© NOGUCHI Rika

フジヤマ #10

作家名(日)野口里佳
作家名(英)NOGUCHI Rika
制作年1997
素材・技法発色現像方式印画
サイズH66.9 × W95.6cm
著作権表示© NOGUCHI Rika
収蔵年2003
受入方法購入
解説1971年埼玉県(日本)生まれ、沖縄県在住。

1992年より写真作品の制作を開始。1994年、日本大学芸術学部写真学科卒業。1995年、同学大学院芸術学研究科映像芸術専攻を中退し、同年の個展にて《潜る人》のシリーズを発表。

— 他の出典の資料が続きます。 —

**src/inc/dual_timer_defines.svh**
```systemverilog
// offsets, field positions, reset values and counts of the dual timer block
`ifndef DUAL_TIMER_DEFINES_SVH
`define DUAL_TIMER_DEFINES_SVH
// register indexes, byte address is four times the index
`define IDX_C0_HIGH      8'h0D
`define IDX_C0_LOW       8'h0C
`define IDX_C0_CTRL      8'h0E
`define IDX_C1_HIGH      8'h10
`define IDX_C1_LOW       8'h0F
`define IDX_C1_CTRL      8'h11
`define IDX_INT_CTRL     8'h0B
`define IDX_INT_STATUS   8'h30
`define IDX_INT_MASK     8'h31
// control field positions
`define CTRL_EDGE_BIT    3
`define CTRL_EN_BIT      4
`define CTRL_MODE_LSB    6
`define CTRL_RESET       8'h08
`define CTRL_WMASK       8'hD8
// interrupt control field positions
`define INTC_COUNTER0_INTERRUPT_ENABLE_BIT    2
`define INTC_COUNTER1_INTERRUPT_ENABLE_BIT    3
`define INTC_T0F_BIT     5
`define INTC_T1F_BIT     6
`define INTC_WMASK       8'h7F
// internal clock divider
`define PRESCALE_DIV     2'h3
`define COUNT_MAX        16'hFFFF
`endif

```
**src/inc/dual_timer_pkg.sv**
```systemverilog
// types shared by the dual timer block
package dual_timer_pkg;
    typedef enum logic [3:0] {
        MODE_UNUSED = 4'b0001,
        MODE_EVENT  = 4'b0010,
        MODE_TIMER  = 4'b0100,
        MODE_PULSE  = 4'b1000
    } mode_t;
    typedef enum logic [2:0] {
        PW_ARMED   = 3'b001,
        PW_COUNT   = 3'b010,
        PW_DONE    = 3'b100
    } pw_state_t;
    typedef struct packed {
        logic [1:0] mode;
        logic       enable;
        logic       edge_sel;
    } ctrl_t;
endpackage : dual_timer_pkg

```
**src/rtl/dual_timer_event_counter.sv**
```systemverilog
// two 16-bit timer event counters behind an ahb-lite slave
// Functional notes
// - two 16-bit up counters, timer at clock over four, event from pin
// - low byte writes go to buffer, moved in on high byte write
// - reading low byte returns low byte buffer
// - mode bits 7:6: 01 event, 10 timer, 11 pulse width, 00 unused
// - counter 0 flag at interrupt control bit 5, counter 1 bit 6
// - event mode: edge bit 1 counts falling, 0 counts rising
// - pulse mode: edge bit 1 starts rising stops falling, else inverse
// - pulse mode: return to original level stops and clears enable
// - after one measurement hold result until enable set again
// - pulse mode overflow also reloads and raises interrupt
// - control bit 4 enables counting, only software clears it otherwise
// - counter overflow acts as a wake-up source
// - interrupt enable bit at 0 disables that counter interrupt
// - control bits 0 to 2 and 5 read as zero
// - preload write loads counter when disabled, only preload when enabled
// - counter clock blocked during a software read of its high or low byte
`include "dual_timer_defines.svh"
`timescale 1ns/1ns
`default_nettype none
module dual_timer_event_counter #(
    parameter int WIDTH = 16
) (
    input  wire logic        mclk_in,
    input  wire logic        arst_n_in,
    input  wire logic        clk_en_in,
    input  wire logic        hsel_in,
    input  wire logic [31:0] haddr_in,
    input  wire logic [1:0]  htrans_in,
    input  wire logic        hwrite_in,
    input  wire logic [2:0]  hsize_in,
    input  wire logic [31:0] hwdata_in,
    input  wire logic        hready_in,
    input  wire logic [1:0]  pin_in,
    output logic      [31:0] hrdata_out,
    output logic             hreadyout_out,
    output logic             hresp_out,
    output logic             irq_out,
    output logic             wakeup_out
);
    // decode of mode field
    // mode field decode
    function automatic dual_timer_pkg::mode_t decode_mode(input logic [1:0] m);
        case (m)
            2'b01:   decode_mode = dual_timer_pkg::MODE_EVENT;
            2'b10:   decode_mode = dual_timer_pkg::MODE_TIMER;
            2'b11:   decode_mode = dual_timer_pkg::MODE_PULSE;
            default: decode_mode = dual_timer_pkg::MODE_UNUSED;
        endcase
    endfunction : decode_mode

    // address phase capture
    logic        dwr_reg;
    logic        drd_reg;
    logic [7:0]  didx_reg;
    logic        aphase;
    logic [7:0]  aidx;
    assign aphase = hsel_in && hready_in && htrans_in[1] && clk_en_in;
    assign aidx   = haddr_in[9:2];

    always_ff @(posedge mclk_in or negedge arst_n_in)
    begin
        if (!arst_n_in)
        begin
            dwr_reg  <= 1'b0;
            drd_reg  <= 1'b0;
            didx_reg <= 8'h00;
        end
        else if (clk_en_in)
        begin
            dwr_reg  <= aphase && hwrite_in;
            drd_reg  <= aphase && !hwrite_in;
            didx_reg <= aidx;
        end
    end

    // pin synchronisers, two flops then edge history
    logic [1:0] pin_s1_reg;
    logic [1:0] pin_s2_reg;
    logic [1:0] pin_d_reg;
    always_ff @(posedge mclk_in or negedge arst_n_in)
    begin
        if (!arst_n_in)
        begin
            pin_s1_reg <= 2'b00;
            pin_s2_reg <= 2'b00;
            pin_d_reg  <= 2'b00;
        end
        else if (clk_en_in)
        begin
            pin_s1_reg <= pin_in;
            pin_s2_reg <= pin_s1_reg;
            pin_d_reg  <= pin_s2_reg;
        end
    end

    // internal clock divider, one tick every four clocks
    logic [1:0] pre_reg;
    logic       tick;
    always_ff @(posedge mclk_in or negedge arst_n_in)
    begin
        if (!arst_n_in)
            pre_reg <= 2'h0;
        else if (clk_en_in)
            pre_reg <= pre_reg + 2'h1;
    end
    assign tick = (pre_reg == `PRESCALE_DIV);

    // interrupt control register, sticky status and mask
    logic [7:0] intc_reg;
    logic [1:0] ist_reg;
    logic [1:0] imask_reg;
    logic [1:0] ovf;
    logic [1:0] low_hit;
    logic [1:0] high_hit;
    logic [1:0] ctrl_hit;
    logic [1:0] cnt_rd;
    logic [WIDTH-1:0] cnt_reg [2];
    logic [WIDTH-1:0] pre_ld_reg [2];
    logic [7:0]       lowbuf_reg [2];
    dual_timer_pkg::ctrl_t ctrl_reg [2];
    logic             intc_wr;
    logic             ist_wr;
    logic             imask_wr;

    assign intc_wr  = dwr_reg && (didx_reg == `IDX_INT_CTRL);
    assign ist_wr   = dwr_reg && (didx_reg == `IDX_INT_STATUS);
    assign imask_wr = dwr_reg && (didx_reg == `IDX_INT_MASK);

    // per counter logic
    genvar g;
    generate
        for (g = 0; g < 2; g++)
        begin : g_ctr
            localparam logic [7:0] IDX_H = (g == 0) ? `IDX_C0_HIGH : `IDX_C1_HIGH;
            localparam logic [7:0] IDX_L = (g == 0) ? `IDX_C0_LOW : `IDX_C1_LOW;
            localparam logic [7:0] IDX_C = (g == 0) ? `IDX_C0_CTRL : `IDX_C1_CTRL;
            dual_timer_pkg::mode_t     mode;
            dual_timer_pkg::pw_state_t pw_reg;
            logic rise;
            logic fall;
            logic start_edge;
            logic stop_edge;
            logic step;
            logic hi_wr;
            logic ctrl_wr;

            assign mode  = decode_mode(ctrl_reg[g].mode);
            assign rise  = pin_s2_reg[g] && !pin_d_reg[g];
            assign fall  = !pin_s2_reg[g] && pin_d_reg[g];
            assign start_edge = ctrl_reg[g].edge_sel ? rise : fall;
            assign stop_edge  = ctrl_reg[g].edge_sel ? fall : rise;
            assign hi_wr    = dwr_reg && (didx_reg == IDX_H);
            assign ctrl_wr  = dwr_reg && (didx_reg == IDX_C);
            assign low_hit[g]  = (didx_reg == IDX_L);
            assign high_hit[g] = (didx_reg == IDX_H);
            assign ctrl_hit[g] = (didx_reg == IDX_C);
            // read blocks counting for the read cycle
            assign cnt_rd[g] = aphase && !hwrite_in && (aidx == IDX_H || aidx == IDX_L);

            // count qualifier per mode
            always_comb
            begin
                step = 1'b0;
                case (mode)
                    dual_timer_pkg::MODE_EVENT:
                        step = ctrl_reg[g].edge_sel ? fall : rise;
                    dual_timer_pkg::MODE_TIMER:
                        step = tick;
                    dual_timer_pkg::MODE_PULSE:
                        step = tick && (pw_reg == dual_timer_pkg::PW_COUNT) && !stop_edge;
                    default:
                        step = 1'b0;
                endcase
                step = step && ctrl_reg[g].enable && !cnt_rd[g];
            end
            assign ovf[g] = step && (cnt_reg[g] == `COUNT_MAX);

            always_ff @(posedge mclk_in or negedge arst_n_in)
            begin
                if (!arst_n_in)
                    lowbuf_reg[g] <= 8'h00;
                else if (clk_en_in && dwr_reg && low_hit[g])
                    lowbuf_reg[g] <= hwdata_in[7:0];
            end

            // preload register
            always_ff @(posedge mclk_in or negedge arst_n_in)
            begin
                if (!arst_n_in)
                    pre_ld_reg[g] <= '0;
                else if (clk_en_in && hi_wr)
                    pre_ld_reg[g] <= {hwdata_in[7:0], lowbuf_reg[g]};
            end

            // counter register
            always_ff @(posedge mclk_in or negedge arst_n_in)
            begin
                if (!arst_n_in)
                    cnt_reg[g] <= '0;
                else if (clk_en_in)
                begin
                    // preload write loads only when disabled
                    if (hi_wr && !ctrl_reg[g].enable)
                        cnt_reg[g] <= {hwdata_in[7:0], lowbuf_reg[g]};
                    else if (ovf[g])
                        cnt_reg[g] <= pre_ld_reg[g];
                    else if (step)
                        cnt_reg[g] <= cnt_reg[g] + 1'b1;
                end
            end

            // pulse width sequencer
            always_ff @(posedge mclk_in or negedge arst_n_in)
            begin
                if (!arst_n_in)
                    pw_reg <= dual_timer_pkg::PW_ARMED;
                else if (clk_en_in)
                begin
                    // rearm only when enable set again
                    if (ctrl_wr && hwdata_in[`CTRL_EN_BIT])
                        pw_reg <= dual_timer_pkg::PW_ARMED;
                    else if (mode == dual_timer_pkg::MODE_PULSE && ctrl_reg[g].enable)
                    begin
                        case (pw_reg)
                            dual_timer_pkg::PW_ARMED:
                                if (start_edge)
                                    pw_reg <= dual_timer_pkg::PW_COUNT;
                            dual_timer_pkg::PW_COUNT:
                                if (stop_edge)
                                    pw_reg <= dual_timer_pkg::PW_DONE;
                            default:
                                pw_reg <= pw_reg;
                        endcase
                    end
                end
            end

            // control register
            always_ff @(posedge mclk_in or negedge arst_n_in)
            begin
                if (!arst_n_in)
                    ctrl_reg[g] <= '{mode:     2'(`CTRL_RESET >> `CTRL_MODE_LSB),
                                     enable:   1'(`CTRL_RESET >> `CTRL_EN_BIT),
                                     edge_sel: 1'(`CTRL_RESET >> `CTRL_EDGE_BIT)};
                else if (clk_en_in)
                begin
                    if (ctrl_wr)
                    begin
                        ctrl_reg[g].mode     <= hwdata_in[`CTRL_MODE_LSB +: 2];
                        ctrl_reg[g].enable   <= hwdata_in[`CTRL_EN_BIT];
                        ctrl_reg[g].edge_sel <= hwdata_in[`CTRL_EDGE_BIT];
                    end
                    else if (mode == dual_timer_pkg::MODE_PULSE && ctrl_reg[g].enable
                             && pw_reg == dual_timer_pkg::PW_COUNT && stop_edge)
                        ctrl_reg[g].enable <= 1'b0;
                end
            end
        end
    endgenerate

    // interrupt control register with hardware set flags
    always_ff @(posedge mclk_in or negedge arst_n_in)
    begin
        if (!arst_n_in)
            intc_reg <= 8'h00;
        else if (clk_en_in)
        begin
            if (intc_wr)
                intc_reg <= hwdata_in[7:0] & `INTC_WMASK;
            // flag positions, set wins over write
            if (ovf[0])
                intc_reg[`INTC_T0F_BIT] <= 1'b1;
            if (ovf[1])
                intc_reg[`INTC_T1F_BIT] <= 1'b1;
        end
    end

    // sticky status, write one clears, set wins
    always_ff @(posedge mclk_in or negedge arst_n_in)
    begin
        if (!arst_n_in)
            ist_reg <= 2'b00;
        else if (clk_en_in)
            ist_reg <= (ist_reg & ~(ist_wr ? hwdata_in[1:0] : 2'b00)) | ovf;
    end

    always_ff @(posedge mclk_in or negedge arst_n_in)
    begin
        if (!arst_n_in)
            imask_reg <= 2'b00;
        else if (clk_en_in && imask_wr)
            imask_reg <= hwdata_in[1:0];
    end

    // interrupt and wake outputs
    always_ff @(posedge mclk_in or negedge arst_n_in)
    begin
        if (!arst_n_in)
        begin
            irq_out    <= 1'b0;
            wakeup_out <= 1'b0;
        end
        else if (clk_en_in)
        begin
            // per counter interrupt enable gates the request
            irq_out <= |(ist_reg & imask_reg &
                         {intc_reg[`INTC_COUNTER1_INTERRUPT_ENABLE_BIT], intc_reg[`INTC_COUNTER0_INTERRUPT_ENABLE_BIT]});
            wakeup_out <= |ovf;
        end
    end

    // read data mux
    logic [7:0] rd_byte;
    always_comb
    begin
        rd_byte = 8'h00;
        if (low_hit[0])
            rd_byte = lowbuf_reg[0];
        else if (low_hit[1])
            rd_byte = lowbuf_reg[1];
        else if (high_hit[0])
            rd_byte = cnt_reg[0][15:8];
        else if (high_hit[1])
            rd_byte = cnt_reg[1][15:8];
        else if (ctrl_hit[0])
            rd_byte = {ctrl_reg[0].mode, 1'b0, ctrl_reg[0].enable,
                       ctrl_reg[0].edge_sel, 3'b000};
        else if (ctrl_hit[1])
            rd_byte = {ctrl_reg[1].mode, 1'b0, ctrl_reg[1].enable,
                       ctrl_reg[1].edge_sel, 3'b000};
        else if (didx_reg == `IDX_INT_CTRL)
            rd_byte = intc_reg;
        else if (didx_reg == `IDX_INT_STATUS)
            rd_byte = {6'h00, ist_reg};
        else if (didx_reg == `IDX_INT_MASK)
            rd_byte = {6'h00, imask_reg};
    end

    // bus answer, one wait state on reads, none on writes
    always_ff @(posedge mclk_in or negedge arst_n_in)
    begin
        if (!arst_n_in)
        begin
            hrdata_out    <= 32'h0000_0000;
            hreadyout_out <= 1'b1;
            hresp_out     <= 1'b0;
        end
        else if (clk_en_in)
        begin
            hrdata_out    <= (aphase && !hwrite_in) ? 32'h0000_0000 : {24'h00_0000, rd_byte};
            // read data is registered from the data phase index, so stretch reads by one clock
            hreadyout_out <= !(aphase && !hwrite_in);
            hresp_out     <= 1'b0;
        end
    end
endmodule : dual_timer_event_counter
`default_nettype wire

```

水の中とダイバーを撮ったこの《潜る人》、富士山と登山者を撮った《フジヤマ》などに見られるように、野口の作品には被写体との微妙な距離が作り出す浮遊感と透明感が漂う。また、野口は、視界に入った光景を撮るのではなく、むしろ自身が求めるイメージに向かって視点を定めていく。こうした制作姿勢は《フジヤマ》以降、野口の制作の主流となり、数々のシリーズ作品として結実している。

《フジヤマ》は1997年から継続するシリーズであり、現在までに17点が発表されている。未開拓の大地を思わせるような富士山の表面と、大気や光、そこに存在する登山者を、作家自身も山を登りながら撮影した作品である。切り取られた風景からは、被写体に執着することもなく、かといって突き放して客観視するだけでもない、野口独自の視点が窺える。また、《A Prime》の英語タイトルを持つ本作品は、野口によれば「素数(prime number)についての作品」である。野口は制作を通して素数的なるものを探求する。それはこれ以上分解できない最も根源的な要素であり、野口自身が「我々が共有する原風景、宇宙から降り立った人間が最初に見た風景」と言い換えるものである。《フジヤマ》の連作は完結していない。それは、「素数」の探求が現在も続いていることを示している。